Using blood proteomics to identify pediatric inflammatory bowel disease risk

For children with suspected inflammatory bowel disease (IBD), a chronic, relapsing condition of the gastrointestinal tract, getting the right diagnosis relies on a combination of clinical evaluation, imaging, endoscopy, and histopathology. Identifying reliable blood-based diagnostic tools remains an important unmet clinical need.

In a study published in eBioMedicine researchers at Beth Israel Deaconess Medical Center (BIDMC) and Mass General Brigham for Children used proteomics - the large-scale measurement of proteins in the blood - to identify distinct patterns of proteins that could accurately identify children with inflammatory bowel disease.

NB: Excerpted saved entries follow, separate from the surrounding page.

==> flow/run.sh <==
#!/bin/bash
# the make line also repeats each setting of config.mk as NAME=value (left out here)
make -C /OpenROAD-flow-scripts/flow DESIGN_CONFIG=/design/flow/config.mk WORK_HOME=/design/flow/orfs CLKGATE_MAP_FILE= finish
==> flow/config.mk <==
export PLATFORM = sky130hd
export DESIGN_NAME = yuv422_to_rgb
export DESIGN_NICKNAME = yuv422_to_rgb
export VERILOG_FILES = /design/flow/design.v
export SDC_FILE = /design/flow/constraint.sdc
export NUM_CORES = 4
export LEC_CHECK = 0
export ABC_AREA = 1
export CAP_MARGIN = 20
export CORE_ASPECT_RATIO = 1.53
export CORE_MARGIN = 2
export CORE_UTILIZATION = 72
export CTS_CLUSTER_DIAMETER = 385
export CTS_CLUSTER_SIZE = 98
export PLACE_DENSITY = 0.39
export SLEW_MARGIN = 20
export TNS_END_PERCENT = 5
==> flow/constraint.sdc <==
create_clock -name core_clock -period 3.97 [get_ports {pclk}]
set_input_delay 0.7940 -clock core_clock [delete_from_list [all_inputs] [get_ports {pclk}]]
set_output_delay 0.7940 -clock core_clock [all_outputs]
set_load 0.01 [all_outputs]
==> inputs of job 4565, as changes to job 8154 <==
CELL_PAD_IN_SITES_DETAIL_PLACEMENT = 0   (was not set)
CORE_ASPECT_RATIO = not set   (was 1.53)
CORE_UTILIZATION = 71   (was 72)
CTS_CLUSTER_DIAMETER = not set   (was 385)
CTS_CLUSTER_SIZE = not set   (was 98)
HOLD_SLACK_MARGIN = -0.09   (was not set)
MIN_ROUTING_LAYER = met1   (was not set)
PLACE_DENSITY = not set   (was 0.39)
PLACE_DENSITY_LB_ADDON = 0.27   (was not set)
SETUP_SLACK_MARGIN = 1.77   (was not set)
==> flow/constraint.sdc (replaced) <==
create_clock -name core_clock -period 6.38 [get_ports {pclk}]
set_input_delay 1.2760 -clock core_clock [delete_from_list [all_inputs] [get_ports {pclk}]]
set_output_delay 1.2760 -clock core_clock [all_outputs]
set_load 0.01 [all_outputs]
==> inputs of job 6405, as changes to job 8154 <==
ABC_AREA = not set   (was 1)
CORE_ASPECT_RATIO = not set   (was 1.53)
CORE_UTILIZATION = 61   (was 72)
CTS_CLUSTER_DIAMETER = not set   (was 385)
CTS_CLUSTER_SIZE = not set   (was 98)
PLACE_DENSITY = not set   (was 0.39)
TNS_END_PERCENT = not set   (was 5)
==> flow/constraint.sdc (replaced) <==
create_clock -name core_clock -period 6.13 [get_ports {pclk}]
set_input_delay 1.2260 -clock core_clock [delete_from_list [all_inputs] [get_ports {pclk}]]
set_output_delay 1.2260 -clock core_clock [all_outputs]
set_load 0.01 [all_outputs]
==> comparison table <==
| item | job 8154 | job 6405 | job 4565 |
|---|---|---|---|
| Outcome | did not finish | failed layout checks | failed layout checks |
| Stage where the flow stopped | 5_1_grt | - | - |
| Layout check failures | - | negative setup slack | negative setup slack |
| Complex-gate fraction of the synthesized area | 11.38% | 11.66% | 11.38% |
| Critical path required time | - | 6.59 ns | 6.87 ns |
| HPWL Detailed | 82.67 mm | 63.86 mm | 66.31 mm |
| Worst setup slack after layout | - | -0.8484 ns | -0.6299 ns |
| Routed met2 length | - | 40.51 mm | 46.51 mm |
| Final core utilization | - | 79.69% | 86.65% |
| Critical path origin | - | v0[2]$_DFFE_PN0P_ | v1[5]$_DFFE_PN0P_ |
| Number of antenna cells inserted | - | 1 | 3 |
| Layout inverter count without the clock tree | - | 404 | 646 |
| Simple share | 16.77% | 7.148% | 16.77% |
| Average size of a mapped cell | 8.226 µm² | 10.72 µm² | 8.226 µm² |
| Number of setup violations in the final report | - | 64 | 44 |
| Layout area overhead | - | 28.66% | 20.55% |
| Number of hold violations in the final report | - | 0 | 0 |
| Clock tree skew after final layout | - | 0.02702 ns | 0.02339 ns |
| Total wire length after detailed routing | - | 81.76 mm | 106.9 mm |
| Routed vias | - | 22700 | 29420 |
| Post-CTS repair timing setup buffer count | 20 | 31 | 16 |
==> inputs of job 6270 <==
==> flow/design.v (excerpt) <==
module CORDIC_tanInv_sqrt(
    output [15:0] X0,   
    output [15:0] Y0,   
    output [15:0] Z0,   
    input  [15:0] Xin,
    input  [15:0] Yin,
    input  [15:0] Zin,   
    input  clk
);
export LEC_CHECK = 0
export CAP_MARGIN = 15
export CORE_ASPECT_RATIO = 1.04
export CORE_MARGIN = 2
export CORE_UTILIZATION = 72
export CTS_CLUSTER_DIAMETER = 361
export GPL_ROUTABILITY_DRIVEN = 1
export MAX_ROUTING_LAYER = met4
export SLEW_MARGIN = 10
export TNS_END_PERCENT = 5
create_clock -name core_clock -period 2.96 [get_ports {clk}]
run.sh (not shown) runs the stock make flow with config.mk's settings and CLKGATE_MAP_FILE=.
==> inputs of job 1828, as changes to job 6270 <==
==> flow/config.mk (replaced) <==
export PLATFORM = sky130hd
export DESIGN_NAME = CORDIC_tanInv_sqrt
export DESIGN_NICKNAME = CORDIC_tanInv_sqrt
export VERILOG_FILES = /design/flow/design.v
export SDC_FILE = /design/flow/constraint.sdc
export NUM_CORES = 4
export LEC_CHECK = 0
export CAP_MARGIN = 20
export CORE_MARGIN = 2
export CORE_UTILIZATION = 72
export SLEW_MARGIN = 20
==> flow/constraint.sdc (replaced) <==
create_clock -name core_clock -period 3.74 [get_ports {clk}]
set_input_delay 0.7480 -clock core_clock [delete_from_list [all_inputs] [get_ports {clk}]]
set_output_delay 0.7480 -clock core_clock [all_outputs]
set_load 0.01 [all_outputs]
==> results <==
| metric | job 1828 | job 6270 |
|---|---|---|
| Global-route track usage on met2 | 0.570 | 0.618 |
| Slowest cell on crit path | sky130_fd_sc_hd__o41ai_2 | sky130_fd_sc_hd__or4_4 |
| Multi-input gate share of total cell area | 0.599 | 0.570 |
| Layout buffer count excluding clock buffers | 145 | 611 |
| Required @ worst endpoint | 4.22 ns | 3.52 ns |
| Net count reported at finish | 6837 | 7301 |
| Total via count in the routed design | 41600 | 45200 |
| Initial antenna violation count | 1 | 0 |
| Length of routed met3 wiring | 4880 um | 6710 um |
| Time the final worst path needs with I/O delays and setup | 3.54 ns | 3.17 ns |
| Area growth from synthesis to layout | 10.1% | 19.7% |
| Highest attainable clock frequency | 282 MHz | 315 MHz |
| Outcome | no timing/DRC/antenna violations | finished with violations |
| Violated checks | - | negative setup slack |
| Post-layout instance area | 57500 um^2 | 62500 um^2 |
| Initial core utilization | 0.729 | 0.728 |
| Height of the die | 273 um | 279 um |
| Average wire per cell in the routed design | 16.7 um | 17.9 um |
| Register cell area after layout | 16300 um^2 | 16400 um^2 |
| Post-CTS setup buffer count | 0 | 5 |
| Final core utilization | 0.803 | 0.872 |
| # fillers | 4925 | 3857 |
==> inputs of job 8786 <==
==> flow/design.v <==
module booth_sel(
  input [2:0] src,
  output [3:0] sel
);
wire y_add,y,y_sub;
wire sel_negative,sel_double_negative,sel_positive,sel_double_positive;
assign {y_add,y,y_sub} = src;
assign sel_negative =  y_add & (y & ~y_sub | ~y & y_sub);
assign sel_positive = ~y_add & (y & ~y_sub | ~y & y_sub);
assign sel_double_negative =  y_add & ~y & ~y_sub;
assign sel_double_positive = ~y_add &  y &  y_sub;
assign sel={sel_negative,sel_positive,sel_double_negative,sel_double_positive};
endmodule
## amber
Design cam_pixel_labeler, start of the top module:
module cam_pixel_labeler (
    input  logic        clk,
    input  logic        reset,
    input  logic        href,
    input  logic        vsync,
    input  logic [ 7:0] ov7670_data,
    output logic        we,
    output logic [16:0] wAddr,
    output logic [ 2:0] label_data,
    output logic        camera_dp_en,
    output logic        v_finish_camera,
    output logic [ 9:0] x_pixel_camera,
    output logic [ 9:0] y_pixel_camera
);
make LEC_CHECK=0 CAP_MARGIN=30 CORE_MARGIN=2 CORE_UTILIZATION=69 CTS_CLUSTER_DIAMETER=229 CTS_CLUSTER_SIZE=33 GPL_TIMING_DRIVEN=1 MAX_ROUTING_LAYER=met4 SETUP_SLACK_MARGIN=5.0 SLEW_MARGIN=25 TNS_END_PERCENT=95 finish   # period 102.0 ns
run.sh (not shown) runs the stock make flow with config.mk's settings and CLKGATE_MAP_FILE=.
What ended amber was a tool error in global routing; the run never finished.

Our findings measuring expression of 1,300 proteins in blood samples demonstrate the utility of blood proteomics in identifying disease-specific biomarkers and new non-invasive tests for differential diagnosis in pediatric IBD as well as defining the underlying pathophysiological mechanisms. A validated blood-based diagnostic approach could help reduce diagnostic delays, minimize invasive procedures, and support earlier, more personalized treatment decisions for children with IBD."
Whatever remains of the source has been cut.